Talk of medications, of diagnoses, of monthly checks that never seem to cover every need — these are the constants in households like this one, composed of multiple generations of people living on disability. Little-studied and largely unreported, such families have become familiar in rural communities reshaped by a decades-long surge that swelled the nation’s disability rolls by millions before declining slightly in 2015 as older beneficiaries aged into retirement benefits, according to interviews with social workers, lawyers, school officials, academics and rural residents.
How to visualize the growth in disability in the United States? One way is to think of a map. Rural communities, where on average 9.1 percent of working-age people are on disability — nearly twice the urban rate and 40 percent higher than the national average — are in a brighter shade than cities. An even brighter hue then spreads from Appalachia into the Deep South and out into Missouri, where rates are higher yet, places economists have called “disability belts.” The brightest color of all can be found in 102 counties, mostly within these belts, where a Washington Post analysis of federal statistics estimates that, at minimum, about 1 in 6 working-age residents draw disability checks.
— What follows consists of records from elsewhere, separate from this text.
--- src/rtl/ptts_pkg.sv ---
// Shared widths, codes and bundle types for the periodic task tick scheduler.
package ptts_pkg;

  // Field widths.
  localparam int W_REQ    = 2;
  localparam int W_SLOT   = 4;
  localparam int W_TIME   = 12;
  localparam int W_DL     = 13;
  localparam int W_KEY    = 14;
  localparam int W_POLICY = 2;
  localparam int W_TCNT   = 5;
  localparam int W_CFG_IDX  = 1;
  localparam int W_CFG_DATA = 5;

  // Default number of task slots.
  localparam int DEFAULT_MAX_TASKS = 16;

  // Request codes.
  localparam logic [W_REQ-1:0] REQ_LOAD    = 2'd0;
  localparam logic [W_REQ-1:0] REQ_RESTART = 2'd1;
  localparam logic [W_REQ-1:0] REQ_TICK    = 2'd2;

  // Scheduling policy codes.
  localparam logic [W_POLICY-1:0] POL_RMS = 2'd0;
  localparam logic [W_POLICY-1:0] POL_EDF = 2'd1;
  localparam logic [W_POLICY-1:0] POL_LLF = 2'd2;
  localparam logic [W_POLICY-1:0] POL_DMS = 2'd3;

  // Configuration register indexes.
  localparam logic [W_CFG_IDX-1:0] CFG_POLICY     = 1'b0;
  localparam logic [W_CFG_IDX-1:0] CFG_TASK_COUNT = 1'b1;

  // Reset values of the configuration registers.
  localparam logic [W_POLICY-1:0] POLICY_RESET     = POL_RMS;
  localparam logic [W_TCNT-1:0]   TASK_COUNT_RESET = 5'd1;

  // Deadline countdown floor (most negative 13-bit value).
  localparam logic signed [W_DL-1:0] DL_MIN = 13'sh1000;

  // One task table entry.
  typedef struct packed {
    logic [W_TIME-1:0] exec_time;
    logic [W_TIME-1:0] period;
    logic [W_TIME-1:0] rel_deadline;
  } entry_t;

  // Operands for the shared slot unit.
  typedef struct packed {
    logic [W_POLICY-1:0]     policy;
    entry_t                  tab;
    logic [W_TIME-1:0]       rw;
    logic [W_TIME-1:0]       rc;
    logic signed [W_DL-1:0]  dl;
    logic                    found;
    logic signed [W_KEY-1:0] best_key;
  } alu_in_t;

  // Results of the shared slot unit.
  typedef struct packed {
    logic [W_TIME-1:0]       rw_next;
    logic [W_TIME-1:0]       rc_next;
    logic signed [W_DL-1:0]  dl_next;
    logic signed [W_KEY-1:0] key;
    logic                    take;
  } alu_out_t;

endpackage

--- src/rtl/ptts_ifc.sv ---
// Request and result channel interfaces of the periodic task tick scheduler.
interface ptts_req_if;
  logic                            valid;
  logic                            ready;
  logic [ptts_pkg::W_REQ-1:0]      req_type;
  logic [ptts_pkg::W_SLOT-1:0]     task_slot;
  logic [ptts_pkg::W_TIME-1:0]     exec_time;
  logic [ptts_pkg::W_TIME-1:0]     period;
  logic [ptts_pkg::W_TIME-1:0]     rel_deadline;

  modport source (
    output valid, req_type, task_slot, exec_time, period, rel_deadline,
    input  ready
  );
  modport sink (
    input  valid, req_type, task_slot, exec_time, period, rel_deadline,
    output ready
  );
endinterface

interface ptts_res_if;
  logic                        valid;
  logic                        ready;
  logic                        busy_res;
  logic [ptts_pkg::W_SLOT-1:0] chosen_slot;

  modport source (
    output valid, busy_res, chosen_slot,
    input  ready
  );
  modport sink (
    input  valid, busy_res, chosen_slot,
    output ready
  );
endinterface

--- src/rtl/periodic_task_tick_scheduler_top.sv ---
// Top level of the periodic task tick scheduler: sequencer, run state and channels.
//
// Usage: requests arrive on the req channel (valid/ready). A load transaction
// writes one task slot's execution time, period and relative deadline as it
// is accepted. A restart transaction sweeps all MAX_TASKS slots, one per cycle,
// clearing remaining work and release countdowns and setting each deadline
// countdown to the slot's period; the block is busy through its scan, drain
// and finish states and gives no result. A tick transaction walks the active
// slots through one shared slot unit, one slot per cycle behind the registered
// task memory read, then decrements the winner's remaining work. Its result
// is registered as the tick leaves its finish state; with no active slot the
// scan and drain are skipped and the tick goes straight to the finish state.
// The block is not ready while a restart or tick is in progress.
// The result sits in an output register; the next request is accepted while
// it waits, and a later tick holds in its final cycle until the receiver
// takes the earlier result. Configuration writes (policy, task_count) are
// single-cycle writes and are meant only while the block is idle.
// Reset clears the run state, sets policy to rate monotonic and task_count
// to one; task table entries are undefined until loaded.
module periodic_task_tick_scheduler_top #(
  parameter int MAX_TASKS = ptts_pkg::DEFAULT_MAX_TASKS
) (
  input  logic                              clk,
  input  logic                              rst,
  input  logic                              cfg_we,
  input  logic [ptts_pkg::W_CFG_IDX-1:0]    cfg_index,
  input  logic [ptts_pkg::W_CFG_DATA-1:0]   cfg_wdata,
  ptts_req_if.sink                          req,
  ptts_res_if.source                        res
);

  localparam int IDX_W = (MAX_TASKS > 1) ? $clog2(MAX_TASKS) : 1;
  localparam int CNT_W = $clog2(MAX_TASKS + 1);
  localparam int LIM_W = (CNT_W > ptts_pkg::W_TCNT) ? CNT_W : ptts_pkg::W_TCNT;
  localparam int EXT_W = 8;

  typedef enum logic [3:0] {
    ST_IDLE   = 4'b0001,
    ST_SCAN   = 4'b0010,
    ST_DRAIN  = 4'b0100,
    ST_FINISH = 4'b1000
  } state_t;

  state_t state;

  // Configuration registers.
  logic [ptts_pkg::W_POLICY-1:0] policy;
  logic [ptts_pkg::W_TCNT-1:0]   task_count;

  // Run state.
  logic [ptts_pkg::W_TIME-1:0]       rw_arr [MAX_TASKS];
  logic [ptts_pkg::W_TIME-1:0]       rc_arr [MAX_TASKS];
  logic signed [ptts_pkg::W_DL-1:0]  dl_arr [MAX_TASKS];

  // Sequencer registers.
  logic                              is_tick;
  logic [LIM_W-1:0]                  rd_idx;
  logic [LIM_W-1:0]                  scan_limit;
  logic                              p_valid;
  logic [IDX_W-1:0]                  p_idx;
  logic                              found;
  logic [IDX_W-1:0]                  best;
  logic signed [ptts_pkg::W_KEY-1:0] best_key;

  // Result register.
  logic                              res_valid;
  logic                              res_busy;
  logic [ptts_pkg::W_SLOT-1:0]       res_slot;

  logic                              in_fire;
  logic                              out_fire;
  logic                              finish_go;
  logic                              mem_we;
  logic [EXT_W-1:0]                  slot_ext;
  logic [EXT_W-1:0]                  best_ext;
  logic [LIM_W-1:0]                  max_ext;
  logic [LIM_W-1:0]                  tc_ext;
  logic [LIM_W-1:0]                  n_active;
  logic [LIM_W-1:0]                  rd_idx_inc;
  ptts_pkg::entry_t                  wr_entry;
  ptts_pkg::entry_t                  rd_entry;
  ptts_pkg::alu_in_t                 alu_op;
  ptts_pkg::alu_out_t                alu_res;

  // Handshakes.
  assign req.ready = (state == ST_IDLE);
  assign in_fire   = req.valid && req.ready;
  assign out_fire  = res_valid && res.ready;
  assign finish_go = (state == ST_FINISH) && (!is_tick || !res_valid || res.ready);

  // Active slot count, capped at MAX_TASKS.
  assign max_ext    = LIM_W'(MAX_TASKS);
  assign tc_ext     = LIM_W'(task_count);
  assign n_active   = (tc_ext > max_ext) ? max_ext : tc_ext;
  assign rd_idx_inc = rd_idx + 1'b1;

  // Load writes go straight into the task memory.
  assign slot_ext = EXT_W'(req.task_slot);
  assign mem_we   = in_fire && (req.req_type == ptts_pkg::REQ_LOAD) &&
                    (slot_ext < EXT_W'(MAX_TASKS));
  assign wr_entry.exec_time    = req.exec_time;
  assign wr_entry.period       = req.period;
  assign wr_entry.rel_deadline = req.rel_deadline;

  ptts_task_mem #(
    .MAX_TASKS (MAX_TASKS),
    .IDX_W     (IDX_W)
  ) u_mem (
    .clk   (clk),
    .we    (mem_we),
    .waddr (slot_ext[IDX_W-1:0]),
    .wdata (wr_entry),
    .raddr (rd_idx[IDX_W-1:0]),
    .rdata (rd_entry)
  );

  // Shared slot unit, fed by the slot in the process stage.
  assign alu_op.policy   = policy;
  assign alu_op.tab      = rd_entry;
  assign alu_op.rw       = rw_arr[p_idx];
  assign alu_op.rc       = rc_arr[p_idx];
  assign alu_op.dl       = dl_arr[p_idx];
  assign alu_op.found    = found;
  assign alu_op.best_key = best_key;

  ptts_slot_alu u_alu (
    .op  (alu_op),
    .res (alu_res)
  );

  // Configuration writes.
  always_ff @(posedge clk) begin
    if (rst) begin
      policy     <= ptts_pkg::POLICY_RESET;
      task_count <= ptts_pkg::TASK_COUNT_RESET;
    end else if (cfg_we) begin
      case (cfg_index)
        ptts_pkg::CFG_POLICY:     policy     <= cfg_wdata[ptts_pkg::W_POLICY-1:0];
        ptts_pkg::CFG_TASK_COUNT: task_count <= cfg_wdata[ptts_pkg::W_TCNT-1:0];
        default: ;
      endcase
    end
  end

  // Sequencer.
  always_ff @(posedge clk) begin
    if (rst) begin
      state      <= ST_IDLE;
      is_tick    <= 1'b0;
      rd_idx     <= '0;
      scan_limit <= '0;
      p_valid    <= 1'b0;
    end else begin
      p_valid <= (state == ST_SCAN);
      case (state)
        ST_IDLE: begin
          rd_idx <= '0;
          if (in_fire) begin
            case (req.req_type)
              ptts_pkg::REQ_RESTART: begin
                is_tick    <= 1'b0;
                scan_limit <= max_ext;
                state      <= ST_SCAN;
              end
              ptts_pkg::REQ_TICK: begin
                is_tick    <= 1'b1;
                scan_limit <= n_active;
                state      <= (n_active == '0) ? ST_FINISH : ST_SCAN;
              end
              default: ;
            endcase
          end
        end
        ST_SCAN: begin
          rd_idx <= rd_idx_inc;
          if (rd_idx_inc == scan_limit) begin
            state <= ST_DRAIN;
          end
        end
        ST_DRAIN: begin
          state <= ST_FINISH;
        end
        ST_FINISH: begin
          if (finish_go) begin
            state <= ST_IDLE;
          end
        end
        default: state <= ST_IDLE;
      endcase
    end
  end

  // Process stage index follows the memory read address in the next cycle.
  always_ff @(posedge clk) begin
    p_idx <= rd_idx[IDX_W-1:0];
  end

  // Best candidate tracking.
  always_ff @(posedge clk) begin
    if (rst) begin
      found <= 1'b0;
    end else if (in_fire) begin
      found <= 1'b0;
    end else if (p_valid && is_tick && alu_res.take) begin
      found <= 1'b1;
    end
  end

  always_ff @(posedge clk) begin
    if (p_valid && is_tick && alu_res.take) begin
      best     <= p_idx;
      best_key <= alu_res.key;
    end
  end

  // Run state updates: per-slot writeback during the scan, winner decrement at the end.
  always_ff @(posedge clk) begin
    if (rst) begin
      for (int i = 0; i < MAX_TASKS; i++) begin
        rw_arr[i] <= '0;
        rc_arr[i] <= '0;
        dl_arr[i] <= '0;
      end
    end else begin
      if (p_valid) begin
        if (is_tick) begin
          rw_arr[p_idx] <= alu_res.rw_next;
          rc_arr[p_idx] <= alu_res.rc_next;
          dl_arr[p_idx] <= alu_res.dl_next;
        end else begin
          rw_arr[p_idx] <= '0;
          rc_arr[p_idx] <= '0;
          dl_arr[p_idx] <= $signed({1'b0, rd_entry.period});
        end
      end
      if (finish_go && is_tick && found) begin
        rw_arr[best] <= rw_arr[best] - 1'b1;
      end
    end
  end

  // Result register.
  assign best_ext = EXT_W'(best);

  always_ff @(posedge clk) begin
    if (rst) begin
      res_valid <= 1'b0;
    end else if (finish_go && is_tick) begin
      res_valid <= 1'b1;
    end else if (out_fire) begin
      res_valid <= 1'b0;
    end
  end

  always_ff @(posedge clk) begin
    if (finish_go && is_tick) begin
      res_busy <= found;
      res_slot <= found ? best_ext[ptts_pkg::W_SLOT-1:0] : '0;
    end
  end

  assign res.valid       = res_valid;
  assign res.busy_res    = res_busy;
  assign res.chosen_slot = res_slot;

endmodule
As the number of working-age Americans receiving disability rose from 7.7 million in 1996 to 13 million in 2015, so did the number of households with multiple family members on disability, climbing from an estimated 525,000 in 2000 to an estimated 850,000 in 2015, according to a Post analysis of census data. The analysis is probably an undercount.
A separate Post examination of census data found that households reporting at least one disabled adult are three times as likely to report having a disabled child, too, although most households affected by disability report only one disabled member. Multigenerational disability, The Post found, is far more common in poor families.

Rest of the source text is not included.